Objective: The purpose of this study was to highlight the MRI spectrum of various non-infective, non-neoplastic pathologies of shoulder joint in patients presenting with pain and to analyse the results statistically.
Materials & Methods: This prospective cross-sectional study was conducted on 81 patients in the age group of 16 to 72 years with the complaints of shoulder pain with or without associated instability and restricted mobility using conventional 1.5 T MRI. Informed consent was taken from all the participants.
Results: In our study, Rotator cuff tear was the most common lesion noted in 85% cases, out of which the predominant lesion was full-thickness supraspinatus tear, in 29.6% cases. Rotator cuff tendinosis & Impingement syndrome were the second & third most common lesions encountered on MRI in painful shoulder, observed in 77.7% & 39% of the patients respectively. 49% cases showed lesions of both rotator cuff & rotator interval, However only 3% had isolated involvement of rotator interval. 42% had MRI diagnosis of labro-ligamentous tears with bankart lesion & its variants accounted maximum (25%) and its co-occurrence with hill-sachs defect noted in 81% cases.

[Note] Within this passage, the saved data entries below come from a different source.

==> src/rtl/lsm_pkg.sv <==
// shared constants and types of the limited-speed ramp monitor
package lsm_pkg;
   // ---------------------------------------------------------------
   // register map (byte addresses)
   // ---------------------------------------------------------------
   localparam int unsigned ADDR_W = 8;
   localparam logic [7:0] OFF_CTRL = 8'h00;
   localparam logic [7:0] OFF_GRACE = 8'h04;
   localparam logic [7:0] OFF_INDDLY = 8'h08;
   localparam logic [7:0] OFF_RAMPT = 8'h0C;
   localparam logic [7:0] OFF_TRIP = 8'h10;
   localparam logic [7:0] OFF_TARGET = 8'h14;
   localparam logic [7:0] OFF_TOL = 8'h18;
   localparam logic [7:0] OFF_STATUS = 8'h1C;
   localparam logic [7:0] OFF_IRQST = 8'h20;
   localparam logic [7:0] OFF_IRQMSK = 8'h24;
   // ---------------------------------------------------------------
   // fields and reset values
   // ---------------------------------------------------------------
   localparam int CTRL_REQ_BIT = 0;
   localparam int CTRL_MODE_LSB = 1;
   localparam logic [1:0] MODE_DELAY = 2'h0;
   localparam logic [1:0] MODE_MON = 2'h1;
   localparam logic [1:0] MODE_BOTH = 2'h2;
   localparam logic [1:0] MODE_OFF = 2'h3;
   localparam logic [2:0] CTRL_RST = 3'h0;
   localparam logic [15:0] GRACE_MS_RST = 16'h0000;
   localparam logic [15:0] CFG16_RST = 16'h0000;
   localparam logic [3:0] IRQ_RST = 4'h0;
   localparam int IRQ_RAMP = 0;
   localparam int IRQ_LOSS = 1;
   localparam int IRQ_TOFF = 2;
   localparam int IRQ_LIM = 3;
   localparam logic [1:0] RESP_OKAY = 2'h0;
   localparam logic [1:0] RESP_SLVERR = 2'h2;
   // ---------------------------------------------------------------
   // timing: one millisecond tick from a divider
   // ---------------------------------------------------------------
   localparam int unsigned CLK_HZ = 20_000_000;
   localparam int unsigned TICK_PERIOD_MS = 1;
   localparam int unsigned MS_CYCLES = CLK_HZ / 1000 * TICK_PERIOD_MS;
   localparam int DIV_W = 15;
   localparam logic [15:0] MS_SAT = 16'hFFFF;
   // ---------------------------------------------------------------
   // states and state record
   // ---------------------------------------------------------------
   typedef enum logic [2:0] {
      ST_IDLE = 3'h0,
      ST_RAMP = 3'h1,
      ST_LIM = 3'h3,
      ST_LOSS = 3'h5,
      ST_TOFF = 3'h7
   } lsm_state_t;
   typedef struct packed {
      lsm_state_t st;
      logic awHave;
      logic wHave;
      logic [7:0] awAddr;
      logic [31:0] wData;
      logic [3:0] wStrb;
      logic bValid;
      logic [1:0] bResp;
      logic rValid;
      logic [31:0] rData;
      logic [1:0] rResp;
      logic [2:0] ctrl;
      logic [15:0] grace;
      logic [15:0] indDly;
      logic [15:0] rampCfg;
      logic [15:0] trip;
      logic [15:0] target;
      logic [15:0] tol;
      logic [3:0] irqStat;
      logic [3:0] irqMask;
      logic reqPrev;
      logic [DIV_W-1:0] divCnt;
      logic [15:0] rampT;
      logic [15:0] rampStart;
      logic [15:0] rampTarget;
      logic [15:0] rampTrip;
      logic [15:0] rampTol;
      logic [15:0] rampMs;
      logic [15:0] graceMs;
      logic [15:0] indMs;
      logic [15:0] heldSpeed;
      logic torqueOff;
      logic limActive;
   } lsm_regs_t;
   localparam lsm_regs_t REGS_RST = '0;
endpackage
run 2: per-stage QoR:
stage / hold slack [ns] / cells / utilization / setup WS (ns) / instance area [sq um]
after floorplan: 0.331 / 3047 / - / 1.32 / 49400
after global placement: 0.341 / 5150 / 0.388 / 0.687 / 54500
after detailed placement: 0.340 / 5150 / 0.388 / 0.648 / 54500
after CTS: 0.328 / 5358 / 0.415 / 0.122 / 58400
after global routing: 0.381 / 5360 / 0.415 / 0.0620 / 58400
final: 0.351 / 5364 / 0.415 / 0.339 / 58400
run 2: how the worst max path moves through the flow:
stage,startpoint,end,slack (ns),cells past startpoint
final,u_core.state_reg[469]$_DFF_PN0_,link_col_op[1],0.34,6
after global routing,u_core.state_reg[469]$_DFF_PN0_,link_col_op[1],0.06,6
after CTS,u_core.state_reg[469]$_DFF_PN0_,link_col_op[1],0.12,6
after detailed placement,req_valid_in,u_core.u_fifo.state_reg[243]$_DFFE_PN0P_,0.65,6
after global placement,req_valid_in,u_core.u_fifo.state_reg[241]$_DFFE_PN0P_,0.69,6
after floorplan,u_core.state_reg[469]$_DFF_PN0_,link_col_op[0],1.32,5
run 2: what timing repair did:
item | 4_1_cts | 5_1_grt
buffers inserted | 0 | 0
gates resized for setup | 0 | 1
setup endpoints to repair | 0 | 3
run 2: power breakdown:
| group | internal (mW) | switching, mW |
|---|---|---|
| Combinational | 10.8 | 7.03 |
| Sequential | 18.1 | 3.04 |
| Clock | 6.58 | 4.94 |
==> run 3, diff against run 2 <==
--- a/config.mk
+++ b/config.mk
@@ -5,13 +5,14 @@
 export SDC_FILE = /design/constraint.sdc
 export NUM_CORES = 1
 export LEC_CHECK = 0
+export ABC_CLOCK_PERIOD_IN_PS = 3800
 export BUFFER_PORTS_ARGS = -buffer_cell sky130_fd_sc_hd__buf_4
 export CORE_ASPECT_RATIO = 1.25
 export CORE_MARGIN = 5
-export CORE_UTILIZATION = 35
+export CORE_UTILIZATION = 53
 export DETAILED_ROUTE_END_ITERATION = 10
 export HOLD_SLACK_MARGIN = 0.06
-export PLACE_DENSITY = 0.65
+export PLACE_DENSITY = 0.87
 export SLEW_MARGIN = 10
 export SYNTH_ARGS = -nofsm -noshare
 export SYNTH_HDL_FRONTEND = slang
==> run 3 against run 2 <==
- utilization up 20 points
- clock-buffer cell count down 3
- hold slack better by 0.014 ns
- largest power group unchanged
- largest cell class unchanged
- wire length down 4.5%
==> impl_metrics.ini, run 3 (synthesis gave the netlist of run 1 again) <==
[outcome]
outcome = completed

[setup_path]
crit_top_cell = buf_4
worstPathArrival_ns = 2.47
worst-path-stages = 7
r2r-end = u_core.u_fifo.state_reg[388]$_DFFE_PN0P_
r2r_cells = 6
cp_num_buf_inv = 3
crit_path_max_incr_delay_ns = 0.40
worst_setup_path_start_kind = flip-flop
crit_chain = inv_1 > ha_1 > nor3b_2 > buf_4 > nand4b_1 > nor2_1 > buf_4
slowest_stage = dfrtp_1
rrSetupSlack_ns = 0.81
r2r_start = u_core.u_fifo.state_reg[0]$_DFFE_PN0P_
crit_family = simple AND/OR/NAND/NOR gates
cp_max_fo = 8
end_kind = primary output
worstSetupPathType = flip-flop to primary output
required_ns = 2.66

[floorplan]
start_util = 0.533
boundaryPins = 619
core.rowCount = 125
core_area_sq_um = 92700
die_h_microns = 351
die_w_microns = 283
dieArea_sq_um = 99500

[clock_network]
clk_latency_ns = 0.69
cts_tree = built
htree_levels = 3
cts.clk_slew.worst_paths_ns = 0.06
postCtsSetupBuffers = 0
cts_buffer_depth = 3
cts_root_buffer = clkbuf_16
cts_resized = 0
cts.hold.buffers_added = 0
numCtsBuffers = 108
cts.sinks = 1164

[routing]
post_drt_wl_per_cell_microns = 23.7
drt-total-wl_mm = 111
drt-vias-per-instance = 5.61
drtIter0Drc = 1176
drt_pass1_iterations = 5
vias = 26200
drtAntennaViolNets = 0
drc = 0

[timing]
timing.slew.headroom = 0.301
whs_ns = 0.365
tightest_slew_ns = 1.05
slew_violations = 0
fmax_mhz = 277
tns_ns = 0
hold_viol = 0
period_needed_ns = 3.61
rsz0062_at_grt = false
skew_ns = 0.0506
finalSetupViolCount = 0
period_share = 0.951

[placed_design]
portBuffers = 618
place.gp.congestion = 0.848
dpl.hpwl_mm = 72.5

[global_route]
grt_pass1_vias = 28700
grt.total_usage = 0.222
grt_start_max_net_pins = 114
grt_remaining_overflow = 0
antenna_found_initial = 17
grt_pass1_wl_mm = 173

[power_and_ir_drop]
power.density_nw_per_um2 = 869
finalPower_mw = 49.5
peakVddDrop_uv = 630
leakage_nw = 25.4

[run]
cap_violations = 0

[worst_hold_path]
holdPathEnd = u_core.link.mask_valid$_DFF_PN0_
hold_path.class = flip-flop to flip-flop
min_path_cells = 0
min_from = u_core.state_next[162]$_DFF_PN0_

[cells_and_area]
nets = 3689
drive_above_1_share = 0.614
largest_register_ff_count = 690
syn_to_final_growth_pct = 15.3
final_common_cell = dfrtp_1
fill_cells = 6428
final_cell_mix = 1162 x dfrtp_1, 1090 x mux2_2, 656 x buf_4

Conclusion: This study concludes that MRI is well accepted, non-invasive imaging modality and can evaluate the patients with shoulder pain efficiently due to its excellent soft tissue contrast and multiplanar acquisition. It also suggests that besides rotator cuff tears, the infrequent but important shoulder pathologies like tears of rotator interval and labro-ligamentous complex can also be detected on conventional MRI with thorough observation.